▶ [Work item] For the records below, say how many lines contain the string "global". Give the number only.

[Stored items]

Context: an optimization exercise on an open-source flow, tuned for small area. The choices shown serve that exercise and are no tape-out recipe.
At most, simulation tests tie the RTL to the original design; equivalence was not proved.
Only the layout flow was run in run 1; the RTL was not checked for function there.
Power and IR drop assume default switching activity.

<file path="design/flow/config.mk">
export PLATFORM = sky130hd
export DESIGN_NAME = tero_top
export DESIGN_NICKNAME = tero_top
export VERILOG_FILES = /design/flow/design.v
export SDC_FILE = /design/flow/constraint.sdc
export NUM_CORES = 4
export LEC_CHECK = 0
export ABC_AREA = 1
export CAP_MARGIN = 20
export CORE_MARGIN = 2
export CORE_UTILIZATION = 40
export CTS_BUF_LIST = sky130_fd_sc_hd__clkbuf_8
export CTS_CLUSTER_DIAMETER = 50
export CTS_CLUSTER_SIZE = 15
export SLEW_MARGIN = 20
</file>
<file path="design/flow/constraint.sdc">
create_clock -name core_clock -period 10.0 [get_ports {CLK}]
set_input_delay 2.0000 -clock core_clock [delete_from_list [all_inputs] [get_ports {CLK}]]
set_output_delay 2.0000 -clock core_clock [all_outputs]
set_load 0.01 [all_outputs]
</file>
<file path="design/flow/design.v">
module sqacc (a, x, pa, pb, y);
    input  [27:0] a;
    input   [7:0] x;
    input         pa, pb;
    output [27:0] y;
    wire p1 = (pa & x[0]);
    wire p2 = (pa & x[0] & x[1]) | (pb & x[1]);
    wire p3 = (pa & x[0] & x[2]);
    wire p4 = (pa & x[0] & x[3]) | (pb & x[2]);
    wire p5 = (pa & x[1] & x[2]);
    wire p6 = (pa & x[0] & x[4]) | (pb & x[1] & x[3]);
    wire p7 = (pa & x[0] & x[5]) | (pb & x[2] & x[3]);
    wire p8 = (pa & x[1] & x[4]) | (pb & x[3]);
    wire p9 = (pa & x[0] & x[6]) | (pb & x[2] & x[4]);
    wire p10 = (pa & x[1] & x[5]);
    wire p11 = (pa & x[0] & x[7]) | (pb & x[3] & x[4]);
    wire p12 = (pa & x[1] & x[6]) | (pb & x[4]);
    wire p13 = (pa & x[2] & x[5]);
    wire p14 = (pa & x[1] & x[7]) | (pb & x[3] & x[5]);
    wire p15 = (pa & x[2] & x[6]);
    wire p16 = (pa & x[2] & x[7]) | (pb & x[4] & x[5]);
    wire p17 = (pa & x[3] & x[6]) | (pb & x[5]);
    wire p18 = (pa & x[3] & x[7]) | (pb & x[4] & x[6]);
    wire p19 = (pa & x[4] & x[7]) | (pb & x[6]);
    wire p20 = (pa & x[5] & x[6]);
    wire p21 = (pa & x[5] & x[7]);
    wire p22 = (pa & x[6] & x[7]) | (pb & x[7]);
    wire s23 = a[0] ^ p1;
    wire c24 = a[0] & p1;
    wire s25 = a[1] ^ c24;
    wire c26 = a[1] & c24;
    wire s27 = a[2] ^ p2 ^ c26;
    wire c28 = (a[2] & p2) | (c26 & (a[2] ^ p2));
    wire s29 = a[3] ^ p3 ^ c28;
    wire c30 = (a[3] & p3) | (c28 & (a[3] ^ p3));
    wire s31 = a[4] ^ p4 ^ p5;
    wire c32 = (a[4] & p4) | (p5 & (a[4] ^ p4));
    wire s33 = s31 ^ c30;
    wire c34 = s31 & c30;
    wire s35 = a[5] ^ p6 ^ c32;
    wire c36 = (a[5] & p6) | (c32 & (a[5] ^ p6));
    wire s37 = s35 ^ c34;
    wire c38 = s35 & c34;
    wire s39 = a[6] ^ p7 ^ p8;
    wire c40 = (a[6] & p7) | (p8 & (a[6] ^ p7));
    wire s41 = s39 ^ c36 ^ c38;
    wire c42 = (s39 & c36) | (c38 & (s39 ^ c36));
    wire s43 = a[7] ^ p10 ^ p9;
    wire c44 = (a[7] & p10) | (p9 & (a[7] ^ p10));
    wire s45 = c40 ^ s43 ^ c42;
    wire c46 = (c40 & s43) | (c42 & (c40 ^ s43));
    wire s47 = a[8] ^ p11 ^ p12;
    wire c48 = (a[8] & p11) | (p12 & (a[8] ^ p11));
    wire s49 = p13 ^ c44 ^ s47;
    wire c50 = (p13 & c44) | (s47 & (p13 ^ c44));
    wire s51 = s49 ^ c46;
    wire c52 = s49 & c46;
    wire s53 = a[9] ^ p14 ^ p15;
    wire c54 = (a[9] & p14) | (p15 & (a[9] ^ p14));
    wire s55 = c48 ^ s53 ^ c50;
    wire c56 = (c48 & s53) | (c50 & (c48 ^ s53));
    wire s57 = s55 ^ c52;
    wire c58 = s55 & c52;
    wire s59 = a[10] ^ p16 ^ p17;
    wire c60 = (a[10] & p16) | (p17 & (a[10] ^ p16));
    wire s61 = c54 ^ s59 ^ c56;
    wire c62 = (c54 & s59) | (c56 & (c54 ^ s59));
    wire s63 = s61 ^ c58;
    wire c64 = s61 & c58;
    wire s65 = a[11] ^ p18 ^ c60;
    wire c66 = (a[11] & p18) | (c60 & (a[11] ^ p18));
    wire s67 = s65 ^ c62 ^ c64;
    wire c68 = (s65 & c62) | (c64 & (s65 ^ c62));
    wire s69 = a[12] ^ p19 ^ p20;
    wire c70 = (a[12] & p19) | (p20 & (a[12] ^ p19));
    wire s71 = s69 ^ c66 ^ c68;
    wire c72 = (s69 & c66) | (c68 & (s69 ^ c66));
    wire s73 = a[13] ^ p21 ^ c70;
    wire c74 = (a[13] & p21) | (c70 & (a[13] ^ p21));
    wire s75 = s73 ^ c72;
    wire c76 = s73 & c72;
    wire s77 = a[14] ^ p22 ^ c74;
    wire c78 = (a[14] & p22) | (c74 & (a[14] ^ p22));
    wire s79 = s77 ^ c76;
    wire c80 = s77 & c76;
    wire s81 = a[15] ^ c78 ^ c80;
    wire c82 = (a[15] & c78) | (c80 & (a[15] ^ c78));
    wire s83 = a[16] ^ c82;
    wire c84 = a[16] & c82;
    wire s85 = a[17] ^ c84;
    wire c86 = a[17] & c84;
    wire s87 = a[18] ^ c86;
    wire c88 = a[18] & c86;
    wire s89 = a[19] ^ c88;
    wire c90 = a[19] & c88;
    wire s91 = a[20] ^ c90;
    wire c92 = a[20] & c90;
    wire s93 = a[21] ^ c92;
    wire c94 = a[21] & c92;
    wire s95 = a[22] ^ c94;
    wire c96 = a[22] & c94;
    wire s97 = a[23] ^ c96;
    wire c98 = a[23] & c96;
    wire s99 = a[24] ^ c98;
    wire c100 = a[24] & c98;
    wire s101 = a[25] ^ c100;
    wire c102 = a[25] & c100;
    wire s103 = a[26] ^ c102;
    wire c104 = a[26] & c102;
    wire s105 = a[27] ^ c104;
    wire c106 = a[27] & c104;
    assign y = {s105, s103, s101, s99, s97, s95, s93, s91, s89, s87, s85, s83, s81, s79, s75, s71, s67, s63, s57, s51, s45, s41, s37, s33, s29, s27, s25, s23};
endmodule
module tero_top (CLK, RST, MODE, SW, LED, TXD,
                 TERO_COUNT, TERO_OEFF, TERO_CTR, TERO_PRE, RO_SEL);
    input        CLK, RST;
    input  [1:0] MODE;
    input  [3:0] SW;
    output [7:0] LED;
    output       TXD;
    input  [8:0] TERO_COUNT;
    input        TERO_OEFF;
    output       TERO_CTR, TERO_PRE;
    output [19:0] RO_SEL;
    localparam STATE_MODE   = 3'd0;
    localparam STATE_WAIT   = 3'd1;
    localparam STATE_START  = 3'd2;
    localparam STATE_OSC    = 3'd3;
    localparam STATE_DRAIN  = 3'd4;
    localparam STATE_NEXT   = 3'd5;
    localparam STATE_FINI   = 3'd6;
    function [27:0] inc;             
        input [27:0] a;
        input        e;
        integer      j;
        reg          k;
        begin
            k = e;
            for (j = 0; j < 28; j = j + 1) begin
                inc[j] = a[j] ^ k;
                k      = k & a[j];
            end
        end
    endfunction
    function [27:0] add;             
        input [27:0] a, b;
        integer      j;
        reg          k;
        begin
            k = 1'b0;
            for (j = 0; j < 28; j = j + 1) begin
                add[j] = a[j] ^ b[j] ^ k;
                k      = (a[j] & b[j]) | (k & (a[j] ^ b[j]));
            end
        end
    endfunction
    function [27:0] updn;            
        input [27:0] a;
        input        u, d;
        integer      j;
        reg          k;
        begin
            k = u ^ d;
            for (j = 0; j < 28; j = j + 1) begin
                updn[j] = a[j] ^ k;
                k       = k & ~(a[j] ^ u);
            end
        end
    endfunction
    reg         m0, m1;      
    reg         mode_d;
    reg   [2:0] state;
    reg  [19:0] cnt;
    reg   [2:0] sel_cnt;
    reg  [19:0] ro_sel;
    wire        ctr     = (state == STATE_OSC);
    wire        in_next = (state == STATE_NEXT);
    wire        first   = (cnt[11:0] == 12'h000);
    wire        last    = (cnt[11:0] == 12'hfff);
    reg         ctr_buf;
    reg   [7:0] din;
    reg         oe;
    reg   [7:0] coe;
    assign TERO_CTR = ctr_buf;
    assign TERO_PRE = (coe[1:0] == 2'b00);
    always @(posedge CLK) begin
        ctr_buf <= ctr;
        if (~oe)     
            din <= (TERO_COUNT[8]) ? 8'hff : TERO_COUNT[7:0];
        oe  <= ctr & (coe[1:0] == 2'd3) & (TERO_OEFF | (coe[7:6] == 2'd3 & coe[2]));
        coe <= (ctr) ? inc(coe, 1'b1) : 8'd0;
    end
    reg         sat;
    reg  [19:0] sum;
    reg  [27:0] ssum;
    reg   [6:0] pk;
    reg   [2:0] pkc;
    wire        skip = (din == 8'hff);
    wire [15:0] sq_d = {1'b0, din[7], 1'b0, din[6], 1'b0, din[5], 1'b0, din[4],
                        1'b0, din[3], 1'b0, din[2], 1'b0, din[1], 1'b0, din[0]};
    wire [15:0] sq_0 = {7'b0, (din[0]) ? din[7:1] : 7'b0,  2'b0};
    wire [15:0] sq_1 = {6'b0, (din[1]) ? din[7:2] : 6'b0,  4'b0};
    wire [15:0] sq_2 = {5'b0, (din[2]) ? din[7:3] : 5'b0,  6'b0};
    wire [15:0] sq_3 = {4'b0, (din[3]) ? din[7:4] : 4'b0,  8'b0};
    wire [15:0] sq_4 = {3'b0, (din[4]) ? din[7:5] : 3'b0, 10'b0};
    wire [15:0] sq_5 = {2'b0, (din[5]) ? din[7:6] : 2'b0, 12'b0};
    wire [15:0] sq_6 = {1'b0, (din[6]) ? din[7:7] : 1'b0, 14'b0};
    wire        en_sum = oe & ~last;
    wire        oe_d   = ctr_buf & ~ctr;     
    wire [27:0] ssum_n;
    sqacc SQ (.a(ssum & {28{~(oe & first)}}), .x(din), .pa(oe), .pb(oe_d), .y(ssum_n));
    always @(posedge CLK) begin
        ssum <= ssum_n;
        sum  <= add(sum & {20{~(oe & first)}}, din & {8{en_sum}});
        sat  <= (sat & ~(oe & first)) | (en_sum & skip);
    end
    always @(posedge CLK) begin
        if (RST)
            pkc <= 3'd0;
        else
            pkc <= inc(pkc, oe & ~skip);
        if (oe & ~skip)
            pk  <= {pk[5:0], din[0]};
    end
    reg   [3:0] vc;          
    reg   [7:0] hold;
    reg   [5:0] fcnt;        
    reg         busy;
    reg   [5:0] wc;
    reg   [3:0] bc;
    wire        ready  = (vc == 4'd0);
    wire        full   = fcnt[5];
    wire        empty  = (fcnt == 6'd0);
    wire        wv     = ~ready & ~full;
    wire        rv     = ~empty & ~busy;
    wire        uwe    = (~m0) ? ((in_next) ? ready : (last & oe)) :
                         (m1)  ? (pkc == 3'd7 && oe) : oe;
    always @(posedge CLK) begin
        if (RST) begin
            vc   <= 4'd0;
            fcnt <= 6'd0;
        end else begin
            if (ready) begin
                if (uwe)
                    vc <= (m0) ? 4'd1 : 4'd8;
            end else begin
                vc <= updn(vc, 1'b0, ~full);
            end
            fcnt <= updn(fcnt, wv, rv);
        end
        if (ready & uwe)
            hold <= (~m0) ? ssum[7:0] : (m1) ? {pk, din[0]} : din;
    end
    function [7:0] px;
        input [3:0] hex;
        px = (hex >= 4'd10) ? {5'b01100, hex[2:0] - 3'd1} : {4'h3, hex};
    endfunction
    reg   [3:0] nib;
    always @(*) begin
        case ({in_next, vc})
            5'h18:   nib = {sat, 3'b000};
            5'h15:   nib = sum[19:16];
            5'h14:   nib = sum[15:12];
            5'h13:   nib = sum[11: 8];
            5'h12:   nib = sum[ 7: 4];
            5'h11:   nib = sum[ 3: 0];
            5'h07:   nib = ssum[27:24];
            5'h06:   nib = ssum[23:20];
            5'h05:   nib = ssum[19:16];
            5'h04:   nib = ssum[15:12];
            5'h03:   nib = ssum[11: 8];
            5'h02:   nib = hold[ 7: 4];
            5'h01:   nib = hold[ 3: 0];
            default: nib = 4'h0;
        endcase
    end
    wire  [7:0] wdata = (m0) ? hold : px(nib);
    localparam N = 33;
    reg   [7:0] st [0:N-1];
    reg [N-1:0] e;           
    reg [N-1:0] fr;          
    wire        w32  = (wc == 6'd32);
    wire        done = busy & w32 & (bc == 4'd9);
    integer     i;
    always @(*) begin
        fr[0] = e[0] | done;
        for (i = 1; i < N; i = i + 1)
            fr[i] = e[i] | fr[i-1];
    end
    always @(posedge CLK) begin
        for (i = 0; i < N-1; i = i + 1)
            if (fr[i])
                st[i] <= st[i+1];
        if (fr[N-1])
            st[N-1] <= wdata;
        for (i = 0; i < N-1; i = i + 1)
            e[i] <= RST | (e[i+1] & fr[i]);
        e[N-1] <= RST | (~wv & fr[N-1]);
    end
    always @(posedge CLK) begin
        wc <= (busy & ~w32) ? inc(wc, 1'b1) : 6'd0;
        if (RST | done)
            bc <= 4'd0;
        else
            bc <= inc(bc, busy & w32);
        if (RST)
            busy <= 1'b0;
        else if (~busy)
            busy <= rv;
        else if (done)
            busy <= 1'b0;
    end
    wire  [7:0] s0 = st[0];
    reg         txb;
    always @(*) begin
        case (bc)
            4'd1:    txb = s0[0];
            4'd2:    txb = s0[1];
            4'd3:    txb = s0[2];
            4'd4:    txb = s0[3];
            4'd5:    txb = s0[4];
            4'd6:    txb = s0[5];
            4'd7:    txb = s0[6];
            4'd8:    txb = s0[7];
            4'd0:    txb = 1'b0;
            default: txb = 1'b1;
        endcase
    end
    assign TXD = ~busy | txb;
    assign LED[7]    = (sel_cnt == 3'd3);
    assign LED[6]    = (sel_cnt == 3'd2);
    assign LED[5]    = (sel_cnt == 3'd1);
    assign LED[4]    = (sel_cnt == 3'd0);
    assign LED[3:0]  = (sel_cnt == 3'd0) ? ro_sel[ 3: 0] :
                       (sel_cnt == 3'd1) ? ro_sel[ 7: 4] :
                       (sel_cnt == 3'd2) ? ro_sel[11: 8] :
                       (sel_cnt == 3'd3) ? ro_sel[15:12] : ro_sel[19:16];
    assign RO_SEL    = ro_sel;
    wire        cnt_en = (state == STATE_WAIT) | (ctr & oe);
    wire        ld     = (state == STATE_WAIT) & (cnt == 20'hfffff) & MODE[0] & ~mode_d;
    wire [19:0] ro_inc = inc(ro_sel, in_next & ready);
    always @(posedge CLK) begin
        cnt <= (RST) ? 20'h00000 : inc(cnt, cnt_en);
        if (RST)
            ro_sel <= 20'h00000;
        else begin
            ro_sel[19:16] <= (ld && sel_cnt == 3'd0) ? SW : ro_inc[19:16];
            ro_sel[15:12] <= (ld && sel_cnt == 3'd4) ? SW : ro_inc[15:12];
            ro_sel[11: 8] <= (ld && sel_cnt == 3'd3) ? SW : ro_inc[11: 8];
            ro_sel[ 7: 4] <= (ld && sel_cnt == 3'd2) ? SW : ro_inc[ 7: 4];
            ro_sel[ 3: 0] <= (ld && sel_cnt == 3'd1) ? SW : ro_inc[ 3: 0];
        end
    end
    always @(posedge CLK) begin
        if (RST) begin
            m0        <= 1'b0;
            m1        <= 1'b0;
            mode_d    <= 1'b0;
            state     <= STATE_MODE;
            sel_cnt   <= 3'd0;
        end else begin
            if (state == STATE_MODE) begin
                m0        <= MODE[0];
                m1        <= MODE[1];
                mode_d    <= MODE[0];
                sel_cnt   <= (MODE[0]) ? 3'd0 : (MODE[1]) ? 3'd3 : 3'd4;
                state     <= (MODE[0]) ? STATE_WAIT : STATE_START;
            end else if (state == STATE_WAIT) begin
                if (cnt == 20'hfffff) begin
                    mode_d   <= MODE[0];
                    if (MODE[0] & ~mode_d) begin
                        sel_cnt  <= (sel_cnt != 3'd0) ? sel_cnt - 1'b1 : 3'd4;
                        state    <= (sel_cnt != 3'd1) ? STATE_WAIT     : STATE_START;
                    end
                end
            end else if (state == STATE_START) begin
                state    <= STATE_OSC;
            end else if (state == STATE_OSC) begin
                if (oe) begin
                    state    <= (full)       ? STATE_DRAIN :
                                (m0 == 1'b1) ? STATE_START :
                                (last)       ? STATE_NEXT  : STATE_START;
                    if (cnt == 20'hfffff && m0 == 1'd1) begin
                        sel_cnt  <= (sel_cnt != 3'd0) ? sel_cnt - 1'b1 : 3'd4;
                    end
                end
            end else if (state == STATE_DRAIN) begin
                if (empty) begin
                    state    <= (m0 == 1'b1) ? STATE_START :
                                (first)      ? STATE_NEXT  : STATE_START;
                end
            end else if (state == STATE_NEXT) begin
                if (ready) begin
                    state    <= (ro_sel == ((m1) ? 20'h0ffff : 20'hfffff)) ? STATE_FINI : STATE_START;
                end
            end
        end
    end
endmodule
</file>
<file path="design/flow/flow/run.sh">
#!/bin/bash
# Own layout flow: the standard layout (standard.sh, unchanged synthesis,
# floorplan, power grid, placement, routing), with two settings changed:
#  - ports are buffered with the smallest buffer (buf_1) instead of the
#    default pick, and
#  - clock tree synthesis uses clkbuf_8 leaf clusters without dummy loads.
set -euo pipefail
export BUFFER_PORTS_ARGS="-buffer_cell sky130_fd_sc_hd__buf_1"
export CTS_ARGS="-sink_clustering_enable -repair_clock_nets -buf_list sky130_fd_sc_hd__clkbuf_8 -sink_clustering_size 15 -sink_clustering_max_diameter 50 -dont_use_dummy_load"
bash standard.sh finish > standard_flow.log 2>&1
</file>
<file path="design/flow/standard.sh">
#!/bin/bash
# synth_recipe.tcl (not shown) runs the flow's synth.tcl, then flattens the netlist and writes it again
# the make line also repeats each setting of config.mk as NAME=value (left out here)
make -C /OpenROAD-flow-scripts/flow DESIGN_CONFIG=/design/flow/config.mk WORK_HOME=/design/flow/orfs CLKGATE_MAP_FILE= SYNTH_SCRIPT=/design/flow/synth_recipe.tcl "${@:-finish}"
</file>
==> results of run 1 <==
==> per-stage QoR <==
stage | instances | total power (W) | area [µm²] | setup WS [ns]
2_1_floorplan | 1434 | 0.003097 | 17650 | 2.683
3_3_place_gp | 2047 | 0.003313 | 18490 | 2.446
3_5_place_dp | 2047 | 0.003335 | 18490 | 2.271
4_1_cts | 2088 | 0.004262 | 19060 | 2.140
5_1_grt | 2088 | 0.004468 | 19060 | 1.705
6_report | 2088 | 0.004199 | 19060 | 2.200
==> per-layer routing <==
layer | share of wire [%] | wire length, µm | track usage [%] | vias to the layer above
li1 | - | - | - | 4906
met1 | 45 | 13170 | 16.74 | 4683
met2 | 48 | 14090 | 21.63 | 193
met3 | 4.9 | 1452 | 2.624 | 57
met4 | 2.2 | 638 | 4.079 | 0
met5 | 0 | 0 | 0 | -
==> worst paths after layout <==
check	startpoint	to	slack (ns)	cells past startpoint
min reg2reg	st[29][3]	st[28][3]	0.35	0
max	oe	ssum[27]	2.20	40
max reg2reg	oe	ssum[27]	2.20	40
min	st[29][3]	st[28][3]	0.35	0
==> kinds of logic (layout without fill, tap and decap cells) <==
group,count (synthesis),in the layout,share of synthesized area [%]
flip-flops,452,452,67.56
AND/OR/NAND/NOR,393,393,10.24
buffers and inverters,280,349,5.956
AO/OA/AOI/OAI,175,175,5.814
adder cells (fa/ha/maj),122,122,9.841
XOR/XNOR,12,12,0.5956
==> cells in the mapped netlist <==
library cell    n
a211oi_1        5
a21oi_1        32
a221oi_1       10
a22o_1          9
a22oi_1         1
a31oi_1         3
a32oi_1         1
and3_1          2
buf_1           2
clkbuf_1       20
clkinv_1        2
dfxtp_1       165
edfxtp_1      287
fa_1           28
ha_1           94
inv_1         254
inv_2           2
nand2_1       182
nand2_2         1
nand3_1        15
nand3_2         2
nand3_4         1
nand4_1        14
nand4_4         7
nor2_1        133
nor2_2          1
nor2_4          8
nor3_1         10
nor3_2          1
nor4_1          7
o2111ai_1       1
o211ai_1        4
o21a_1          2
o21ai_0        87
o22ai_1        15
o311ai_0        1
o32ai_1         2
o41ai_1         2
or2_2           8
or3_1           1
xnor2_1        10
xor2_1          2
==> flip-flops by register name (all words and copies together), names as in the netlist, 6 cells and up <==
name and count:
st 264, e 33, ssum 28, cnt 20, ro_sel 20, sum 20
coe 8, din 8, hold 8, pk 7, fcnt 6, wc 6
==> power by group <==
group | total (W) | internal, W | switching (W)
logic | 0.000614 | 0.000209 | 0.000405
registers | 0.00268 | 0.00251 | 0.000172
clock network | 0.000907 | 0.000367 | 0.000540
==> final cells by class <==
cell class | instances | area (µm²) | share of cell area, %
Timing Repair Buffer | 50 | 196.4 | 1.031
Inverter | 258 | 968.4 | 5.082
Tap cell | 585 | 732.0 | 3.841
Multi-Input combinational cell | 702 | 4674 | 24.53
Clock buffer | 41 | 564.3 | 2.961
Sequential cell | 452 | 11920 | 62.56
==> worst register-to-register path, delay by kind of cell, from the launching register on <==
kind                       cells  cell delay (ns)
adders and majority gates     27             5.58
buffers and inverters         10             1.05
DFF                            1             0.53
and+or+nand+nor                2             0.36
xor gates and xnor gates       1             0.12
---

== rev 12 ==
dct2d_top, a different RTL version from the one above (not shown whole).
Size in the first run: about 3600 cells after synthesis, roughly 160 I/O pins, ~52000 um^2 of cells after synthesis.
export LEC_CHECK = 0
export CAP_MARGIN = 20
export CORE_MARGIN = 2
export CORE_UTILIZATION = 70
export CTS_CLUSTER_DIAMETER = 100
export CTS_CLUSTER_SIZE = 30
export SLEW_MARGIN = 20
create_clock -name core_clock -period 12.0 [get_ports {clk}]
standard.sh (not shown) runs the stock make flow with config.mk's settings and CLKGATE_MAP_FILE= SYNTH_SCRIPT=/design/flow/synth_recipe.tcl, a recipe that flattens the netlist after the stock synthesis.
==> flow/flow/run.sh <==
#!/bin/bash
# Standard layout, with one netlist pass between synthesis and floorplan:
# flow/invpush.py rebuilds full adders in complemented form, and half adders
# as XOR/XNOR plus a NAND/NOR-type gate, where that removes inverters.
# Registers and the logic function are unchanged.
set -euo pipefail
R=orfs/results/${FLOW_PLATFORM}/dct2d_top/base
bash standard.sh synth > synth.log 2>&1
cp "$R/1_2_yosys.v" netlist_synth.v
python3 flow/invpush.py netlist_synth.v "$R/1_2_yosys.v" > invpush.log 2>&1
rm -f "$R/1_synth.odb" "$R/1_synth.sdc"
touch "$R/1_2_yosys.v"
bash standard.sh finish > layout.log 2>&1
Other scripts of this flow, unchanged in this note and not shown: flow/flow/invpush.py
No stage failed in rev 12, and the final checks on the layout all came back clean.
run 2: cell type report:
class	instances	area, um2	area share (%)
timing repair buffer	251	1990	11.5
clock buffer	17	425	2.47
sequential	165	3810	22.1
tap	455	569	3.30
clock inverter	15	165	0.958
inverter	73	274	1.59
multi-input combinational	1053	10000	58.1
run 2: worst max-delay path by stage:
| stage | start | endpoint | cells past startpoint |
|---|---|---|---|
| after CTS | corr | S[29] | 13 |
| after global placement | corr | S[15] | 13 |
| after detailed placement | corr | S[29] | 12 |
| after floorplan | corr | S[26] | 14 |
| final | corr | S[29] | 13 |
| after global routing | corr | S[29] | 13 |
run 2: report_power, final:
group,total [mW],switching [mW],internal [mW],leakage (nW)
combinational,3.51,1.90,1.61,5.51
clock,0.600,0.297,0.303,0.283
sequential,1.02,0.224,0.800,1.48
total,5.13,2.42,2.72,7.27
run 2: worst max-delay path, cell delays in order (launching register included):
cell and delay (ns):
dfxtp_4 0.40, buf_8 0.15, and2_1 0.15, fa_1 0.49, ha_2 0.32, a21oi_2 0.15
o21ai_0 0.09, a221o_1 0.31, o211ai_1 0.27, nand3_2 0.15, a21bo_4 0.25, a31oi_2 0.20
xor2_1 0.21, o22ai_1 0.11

▶ [Exercise output] 2